→ WORK ITEM
Of all the lines below, return only those starting with the line holding "old_q | 32 |" and going on through the line holding "30.0 | 1.85 |", exactly as written.

———

[src/rtl/mduart_pkg.sv]
package mduart_pkg;

  typedef enum logic [1:0] {
    WF_BYTE      = 2'd0,
    WF_NINE_DATA = 2'd1,
    WF_NINE_ADDR = 2'd2
  } wfmt_e;

  // Marker mode needs network mode; word length applies otherwise.
  function automatic wfmt_e sel_fmt(input logic net, input logic nine, input logic wl9);
    if (net && nine)  return WF_NINE_ADDR;
    else if (wl9)     return WF_NINE_DATA;
    else              return WF_BYTE;
  endfunction

  function automatic logic [3:0] data_bits(input wfmt_e f);
    return (f == WF_BYTE) ? 4'd8 : 4'd9;
  endfunction

endpackage
==> src/rtl/sys_tmr_pkg.sv <==
package sys_tmr_pkg;
  localparam int WORD_W = 32;
  localparam int IDX_W  = 6;

  localparam logic [IDX_W-1:0] IX_CNT_LO  = 6'd0;
  localparam logic [IDX_W-1:0] IX_CNT_HI  = 6'd1;
  localparam logic [IDX_W-1:0] IX_MATCH0  = 6'd2;
  localparam logic [IDX_W-1:0] IX_STATUS  = 6'd8;
  localparam logic [IDX_W-1:0] IX_IRQ_EN  = 6'd9;
  localparam logic [IDX_W-1:0] IX_WDOG_EN = 6'd10;
  localparam logic [IDX_W-1:0] IX_DIV     = 6'd11;
  localparam logic [IDX_W-1:0] IX_SNAP    = 6'd12;
  localparam logic [IDX_W-1:0] IX_SNAP_LO = 6'd13;
  localparam logic [IDX_W-1:0] IX_SNAP_HI = 6'd14;

  typedef struct packed {
    logic              lo_we;
    logic              hi_we;
    logic [WORD_W-1:0] data;
  } cnt_wr_t;
endpackage
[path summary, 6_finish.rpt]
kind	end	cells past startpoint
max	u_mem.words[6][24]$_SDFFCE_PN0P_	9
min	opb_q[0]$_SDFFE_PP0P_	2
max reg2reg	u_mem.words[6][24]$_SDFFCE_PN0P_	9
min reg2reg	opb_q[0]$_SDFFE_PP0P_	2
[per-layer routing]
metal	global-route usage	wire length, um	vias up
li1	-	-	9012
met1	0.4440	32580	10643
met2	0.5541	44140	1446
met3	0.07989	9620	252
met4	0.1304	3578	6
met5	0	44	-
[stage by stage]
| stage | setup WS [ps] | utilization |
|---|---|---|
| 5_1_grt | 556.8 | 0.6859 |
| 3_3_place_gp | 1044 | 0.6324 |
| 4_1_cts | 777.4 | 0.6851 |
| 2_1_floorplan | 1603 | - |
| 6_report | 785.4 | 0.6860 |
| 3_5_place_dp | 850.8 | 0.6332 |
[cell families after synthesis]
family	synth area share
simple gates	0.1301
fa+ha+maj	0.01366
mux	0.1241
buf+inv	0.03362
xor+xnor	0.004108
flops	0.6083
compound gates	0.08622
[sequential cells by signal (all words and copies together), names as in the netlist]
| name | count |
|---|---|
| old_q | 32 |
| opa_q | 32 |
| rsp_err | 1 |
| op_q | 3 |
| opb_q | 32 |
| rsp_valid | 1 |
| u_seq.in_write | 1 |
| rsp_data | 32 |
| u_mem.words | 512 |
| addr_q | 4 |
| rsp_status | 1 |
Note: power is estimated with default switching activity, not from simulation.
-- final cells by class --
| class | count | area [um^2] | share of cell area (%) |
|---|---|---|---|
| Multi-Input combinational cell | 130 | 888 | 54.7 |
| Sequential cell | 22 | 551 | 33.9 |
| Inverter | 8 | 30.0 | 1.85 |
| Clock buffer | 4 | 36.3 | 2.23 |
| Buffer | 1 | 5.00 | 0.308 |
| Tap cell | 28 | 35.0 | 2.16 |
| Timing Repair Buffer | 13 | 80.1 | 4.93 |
--- src/rtl/twist_ring_pkg.sv ---
package twist_ring_pkg;

   typedef enum logic {
      FB_RING  = 1'b0,
      FB_TWIST = 1'b1
   } fb_mode_e;

   typedef enum logic [1:0] {
      ACT_SHIFT = 2'd0,
      ACT_LOAD  = 2'd1
   } stage_act_e;

endpackage

--- src/rtl/twist_ring_feedback.sv ---
module twist_ring_feedback
   import twist_ring_pkg::*;
(
   input  fb_mode_e mode,
   input  logic     tail_bit,
   output logic     head_bit
);

   always_comb begin
      unique case (mode)
         FB_TWIST: head_bit = ~tail_bit;
         default:  head_bit = tail_bit;
      endcase
   end

endmodule

--- src/rtl/twist_ring_stage.sv ---
module twist_ring_stage
   import twist_ring_pkg::*;
(
   input  logic       clk,
   input  logic       clr_n,
   input  stage_act_e act,
   input  logic       load_bit,
   input  logic       shift_bit,
   output logic       q
);

   logic d_next;

   always_comb begin
      unique case (act)
         ACT_LOAD: d_next = load_bit;
         default:  d_next = shift_bit;
      endcase
   end

   always_ff @(posedge clk or negedge clr_n) begin
      if (!clr_n) q <= 1'b0;
      else        q <= d_next;
   end

endmodule
**src/rtl/bus_owner_pkg.sv**
```systemverilog
package bus_owner_pkg;
  typedef enum logic [1:0] {
    ST_FREE  = 2'd0,
    ST_IDLE  = 2'd1,
    ST_XFER  = 2'd2,
    ST_DRAIN = 2'd3
  } own_state_e;
endpackage

```
**src/rtl/bus_owner_fsm.sv**
```systemverilog
module bus_owner_fsm
  import bus_owner_pkg::*;
(
  input  logic       clk,
  input  logic       rst_n,
  input  logic       bus_grant,
  input  logic       acc_valid,
  input  logic       acc_done,
  output logic       acc_ready,
  output own_state_e nstate
);
  own_state_e state;

  // Accept only from an owned, idle bus with the grant still present
  assign acc_ready = (state == ST_IDLE) && bus_grant;

  always_comb begin
    nstate = state;
    unique case (state)
      ST_FREE:  if (bus_grant) nstate = ST_IDLE;
      ST_IDLE: begin
        if (!bus_grant)     nstate = ST_FREE;
        else if (acc_valid) nstate = ST_XFER;
      end
      ST_XFER: begin
        if (acc_done)        nstate = bus_grant ? ST_IDLE : ST_FREE;
        else if (!bus_grant) nstate = ST_DRAIN;
      end
      ST_DRAIN: begin
        if (acc_done)       nstate = bus_grant ? ST_IDLE : ST_FREE;
        else if (bus_grant) nstate = ST_XFER;
      end
      default: nstate = ST_FREE;
    endcase
  end

  always_ff @(posedge clk or negedge rst_n) begin
    if (!rst_n) state <= ST_FREE;
    else        state <= nstate;
  end
endmodule

```
**src/rtl/bus_drive_stage.sv**
```systemverilog
module bus_drive_stage
  import bus_owner_pkg::*;
#(
  parameter int N_OE = 3
) (
  input  logic            clk,
  input  logic            rst_n,
  input  own_state_e      nstate,
  input  logic            acc_valid,
  output logic            bus_driven,
  output logic            bus_req,
  output logic [N_OE-1:0] pins_oe
);
  logic owned_n;
  assign owned_n = (nstate != ST_FREE);

  always_ff @(posedge clk or negedge rst_n) begin
    if (!rst_n) begin
      bus_driven <= 1'b0;
      bus_req    <= 1'b0;
    end else begin
      bus_driven <= owned_n;
      bus_req    <= acc_valid && !owned_n;
    end
  end

  // One enable flop per pin group so each group can be placed near its pads
  for (genvar gi = 0; gi < N_OE; gi++) begin : g_oe
    always_ff @(posedge clk or negedge rst_n) begin
      if (!rst_n) pins_oe[gi] <= 1'b0;
      else        pins_oe[gi] <= owned_n;
    end
  end
endmodule

```
**src/rtl/bus_owner_ctl.sv**
```systemverilog
module bus_owner_ctl
  import bus_owner_pkg::*;
#(
  parameter int N_OE = 3
) (
  input  logic            clk,
  input  logic            rst_n,
  input  logic            bus_grant,
  input  logic            acc_valid,
  output logic            acc_ready,
  input  logic            acc_done,
  output logic            bus_req,
  output logic            bus_driven,
  output logic [N_OE-1:0] pins_oe
);
  own_state_e nstate;

  bus_owner_fsm u_fsm (
    .clk       (clk),
    .rst_n     (rst_n),
    .bus_grant (bus_grant),
    .acc_valid (acc_valid),
    .acc_done  (acc_done),
    .acc_ready (acc_ready),
    .nstate    (nstate)
  );

  bus_drive_stage #(.N_OE(N_OE)) u_drv (
    .clk        (clk),
    .rst_n      (rst_n),
    .nstate     (nstate),
    .acc_valid  (acc_valid),
    .bus_driven (bus_driven),
    .bus_req    (bus_req),
    .pins_oe    (pins_oe)
  );
endmodule

```
**config.mk**
```make
export PLATFORM = sky130hd
export DESIGN_NAME = bus_owner_ctl
export DESIGN_NICKNAME = d
export VERILOG_FILES = /design/src/rtl/bus_owner_pkg.sv /design/src/rtl/bus_owner_fsm.sv /design/src/rtl/bus_drive_stage.sv /design/src/rtl/bus_owner_ctl.sv
export SDC_FILE = /design/constraint.sdc
export NUM_CORES = 1
export LEC_CHECK = 0
export ABC_AREA = 1
export BUFFER_PORTS_ARGS = -buffer_cell sky130_fd_sc_hd__buf_2
export CAP_MARGIN = 20
export CORE_AREA = 5 5 42 44
export CTS_CLUSTER_DIAMETER = 150
export DETAILED_ROUTE_END_ITERATION = 6
export DIE_AREA = 0 0 47 49
export PLACE_DENSITY_LB_ADDON = 0.1
export SLEW_MARGIN = 40
export SYNTH_ARGS = -nofsm -noshare
export SYNTH_HDL_FRONTEND = slang
export SYNTH_SLANG_ARGS = --single-unit
```
**constraint.sdc**
```tcl
create_clock -name clk -period 1 [get_ports clk]
set_input_delay 0.1 -clock clk [delete_from_list [all_inputs] [get_ports clk]]
set_output_delay 0.1 -clock clk [all_outputs]
set_load 0.005 [all_outputs]
```
Word level (Yosys, flattened, before mapping)
Index checks and enable logic that the tools add are counted.
- output and inout port bits: 6
- register bits after elaboration: 4
- word-level logic and storage cells: 20
- input port bits: 5
- equality and inequality tests: 3
- reductions and logical operators: 5
- multiplexer cells: 9
- operators with widths (operator ; count):
    2-bit two-way mux ; 7
    2-bit case mux with 4 select lines ; 1
    2-bit equality test (second input constant) ; 2
    2-bit by 1-bit equality test with 1-bit output (second input constant) ; 1
    1-bit logical AND ; 2
    2-bit logical NOT ; 1
    2-bit nonzero test ; 1
    1-bit logical NOT ; 1
    1-bit two-way mux ; 1

Depth between registers and ports, before layout
Gate-level depths: netlist (run 1).
- word-level depth: 6
- mapped depth: 4

Modules after synthesis
Synthesis (run 1) repeated with hierarchy kept, for this count alone.
- cells, all modules: 24
- area total of the unflattened synthesis: 214.0 sq um
- by module, submodules not included (module ; area each (sq um) ; times used ; cells each):
    bus_owner_fsm ; 117.6 ; 1 ; 14
    bus_drive_stage ; 96.3 ; 1 ; 10

Worst setup path before layout (run 1)
OpenSTA, ideal clock, no wires.
- kind: flip-flop to flip-flop
- start point: register u_fsm.state[1]
- end point: register u_fsm.state[0]
- stages on the path, launching flop included: 5
- buffers on the path: 0
- arrival: 0.633 ns
- path slack: 0.245 ns
- clock period less this slack: 0.755 ns
- library setup time: 0.122 ns
- path through: dfrtp_1 inv_1 nand2_1 nand3_1 nand3_2
- word-level cells in the longest chain between the ends: 2
- RTL lines (element ; RTL line ; source):
    start: declaration ; bus_owner_fsm.sv:12 ; own_state_e state;
    start signal: assignment ; bus_owner_fsm.sv:39 ; else state <= nstate;
    2-bit equality test (tied with other cells) ; bus_owner_fsm.sv:19 ; unique case (state)
    2-bit case mux with 4 select lines * ; bus_owner_fsm.sv:19 ;
    via nstate[0] ; bus_owner_ctl.sv:16 ; own_state_e nstate;
The timed path passes the listed nets; every way through them passes the cells marked *.

Worst setup path in the final report (run 1)
- start point: register u_fsm.state[1]
- end point: output port acc_ready
- word-level cells in the longest chain between the ends: 2
- RTL lines (element ; RTL line ; source):
    2-bit by 1-bit equality test with 1-bit output ; bus_owner_fsm.sv:15 ; assign acc_ready = (state == ST_IDLE) && bus_grant;
    1-bit logical AND ; bus_owner_fsm.sv:15 ;
    end: declaration ; bus_owner_ctl.sv:10 ; output logic acc_ready,
Every way passes these cells.

==> results of run 1 <==
[Yosys cell counts]
cell     number  area share
nand2_1       5       0.093
nand3_1       2       0.050
nand3_2       1       0.050
buf_4         3        0.11
o21ai_2       1       0.043
inv_1         4       0.075
nand2_2       1       0.031
dfrtp_1       4        0.50
nor2_2        1       0.031
nor2_1        1       0.019
[final timing paths]
kind / endpoint / cells past startpoint
max: acc_ready / 2
min: u_drv.pins_oe[1] / 2
max reg2reg: u_fsm.state[0] / 6
min reg2reg: u_fsm.state[0] / 3
max in group asynchronous: u_fsm.state[1] / 2
min in group asynchronous: u_fsm.state[0] / 2
[cells by family (layout without fill, tap and decap cells)]
| group | count (synthesis) | in the layout | share of synthesized area |
|---|---|---|---|
| buffers and inverters | 7 | 20 | 0.1863 |
| and+or+nand+nor | 11 | 11 | 0.2733 |
| DFF | 4 | 4 | 0.4969 |
| AOI/OAI and AO/OA | 1 | 1 | 0.04349 |
[metal layers]
metal | wire (µm) | track usage | share of wire | vias up
li1 | - | - | - | 92
met1 | 202 | 0.06195 | 0.46 | 83
met2 | 191 | 0.05430 | 0.44 | 10
met3 | 46 | 0.02214 | 0.10 | 0
met4 | 0 | 0.08295 | 0 | 0
met5 | 0 | 0 | 0 | -
[stage by stage]
step / cells / worst slack (ps) / util
finish: 52 / 6.426 / 0.2161
global route: 52 / -57.90 / 0.2161
CTS: 51 / 3.951 / 0.2063
detailed placement: 46 / 192.2 / 0.1777
global placement: 46 / 189.9 / 0.1777
floorplan: 23 / 244.9 / -
[power by group through the flow]
stage	clock, W	combinational, W	sequential (W)
after global placement	0	0.0000924	0.000205
final	0.000196	0.000117	0.000202
after floorplan	0	0.0000635	0.000201
after global routing	0.000235	0.000133	0.000205
after CTS	0.000212	0.000104	0.000202
after detailed placement	0	0.0000930	0.000202
[flip-flops by register name, indices dropped and copies added, names as in the netlist]
name / cells
u_fsm.state: 2
u_drv.pins_oe: 1
u_drv.bus_req: 1
[cell type report]
type / instances / area, µm²
fill: 159 / 1099
sequential: 4 / 100.1
timing repair buffer: 13 / 78.83
multi-input combinational: 12 / 66.31
clock buffer: 3 / 22.52
tap: 16 / 20.02
inverter: 4 / 15.01
[what timing repair did]
| action | 4_1_cts | 5_1_grt |
|---|---|---|
| hold buffers | 1 | 0 |
| endpoints found under the hold margin | 4 | 0 |
| endpoints found under the setup margin | 1 | 1 |
| setup buffers | 1 | 1 |
| gates resized for setup | 0 | 2 |
| pin swaps | 1 | 2 |
[layout by cell type (no fill, tap or decap), drive strengths merged]
cell	synthesis	layout
buf	3	12
nand2	6	6
inv	4	4
dfrtp	4	4
clkbuf	0	3
nand3	3	3
nor2	2	2
o21ai	1	1
dlygate4sd3	0	1
[worst max-delay path, delay by kind of cell (launching register included)]
| kind | cells | cell delay [ps] |
|---|---|---|
| buffers and inverters | 1 | 120 |
| DFF | 1 | 410 |
| and+or+nand+nor | 1 | 130 |
==> impl_metrics.ini, run 1 <==
[sta]
hold_viol = 0
finalSetupTns_ps = 0
fin_crit_sh = 0.9936
max_freq_ghz = 1.006
period_minus_slack_ps = 993.6
rsz0062_at_grt = true
drv_slew = 0
relSlewSlack = 0.8941
tightest_slew_ps = 158.9
skew_ps = 0.9405
hold_ws_ps = 82.68
setup_viol = 0

[power]
total_power_w = 0.0005151
switching_share = 0.2616
intPower_w = 0.0003803
power.density_mw_per_mm2 = 1701
p_seq_frac = 0.393
combPwrFrac = 0.227
p_leak_nw = 0.1716
ir_drop_uv = 306.5
p_sw_w = 0.0001347
clock_power_share = 0.380

[routing]
firstDrtPassIters = 2
wl_um = 439
drc = 0
drtIter0Drc = 1
num_vias = 185
ant_nets = 0
wl_per_cell_um = 8.442
vias_per_cell = 3.558

[grt]
grt_pass1_wl_um = 786
grt_pass1_vias = 201
antenna_found_initial = 0
grt_overflow = 0
grt_max_degree = 5
track_usage = 0.05363

[floorplanning]
core_area_mm2 = 0.001401
fp.dieW_um = 47
die_h_um = 49
start_util = 0.1437
dieArea_mm2 = 0.002303
ios = 11
std_cell_rows = 14

[clock_network]
insertion_delay_ps = 230
ctsHtreeMaxLevel = 1
cts_root_buf = clkbuf_4
cts_tree = done
clock-sinks = 4
clock_path_buffers = 2
clkTransAtPathRegs_ps = 40
cts-buffers-inserted = 3

[place]
numPortBuffers = 10
globalplace.congestion = 0.6795
place_area_um2 = 249.0
post-dp-hpwl_um = 352

[logic_synthesis]
syn-instance-count = 23
synth_warnings = 0
synth_area_per_cell_um2 = 8.758
ys_ff_latch = 4
netlist_area_um2 = 201.4
yosysSeqAreaShare = 0.4969
yosysUniqueCellTypes = 10
syn_nets = 28

[worst_setup_path]
cp.arrival_ps = 890
max_stage_delay_ps = 410
start_kind = register
cpMaxStageDelayCell = dfrtp_1
crit_path_cell_trace = nor2_2 -> buf_2
crit_required_ps = 900
path_class = register to output pin
worstSetupStartpoint = u_fsm.state[1]
regToRegStartpoint = u_fsm.state[0]
crit_path_end_kind = output pin
worstPathMaxFanout = 4
ff2ff_setup_slack_ps = 50

[hold_path]
worstHoldStart = acc_done
hp-class = primary input to register

[cells_and_area]
final_area_um2 = 302.8
drive_gt1_frac = 0.5556
syn_to_final_growth_pct = 50.31
antenna_cells = 0
nets = 43

[run]
maxCapViolations = 0

[outcome]
outcome = finished clean
(Power assumes the default switching activity.)
==> run 2: changes to the inputs <==
CORE_AREA = 2 2 39 41   (was 5 5 42 44)
DIE_AREA = 0 0 41 43   (was 0 0 47 49)
==> run 2 against run 1 <==
Register-to-register slack gained 80 ps. Sequential share of layout area up 0.70 points. Clock skew grew 4.1 ps. Total power shrank 0.48%. Largest power group unchanged. Non-clock buffer count is the same. First-iteration DRC count up 100%. Maximum frequency rose by 0.64%. Highest routed layer unchanged. Largest cell class unchanged. Count of clock-buffer cells in the layout did not move. Combinational power barely moved. Utilization fell by 0.18 points.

———

→ YOUR SOLUTION
| old_q | 32 |
| opa_q | 32 |
| rsp_err | 1 |
| op_q | 3 |
| opb_q | 32 |
| rsp_valid | 1 |
| u_seq.in_write | 1 |
| rsp_data | 32 |
| u_mem.words | 512 |
| addr_q | 4 |
| rsp_status | 1 |
Note: power is estimated with default switching activity, not from simulation.
-- final cells by class --
| class | count | area [um^2] | share of cell area (%) |
|---|---|---|---|
| Multi-Input combinational cell | 130 | 888 | 54.7 |
| Sequential cell | 22 | 551 | 33.9 |
| Inverter | 8 | 30.0 | 1.85 |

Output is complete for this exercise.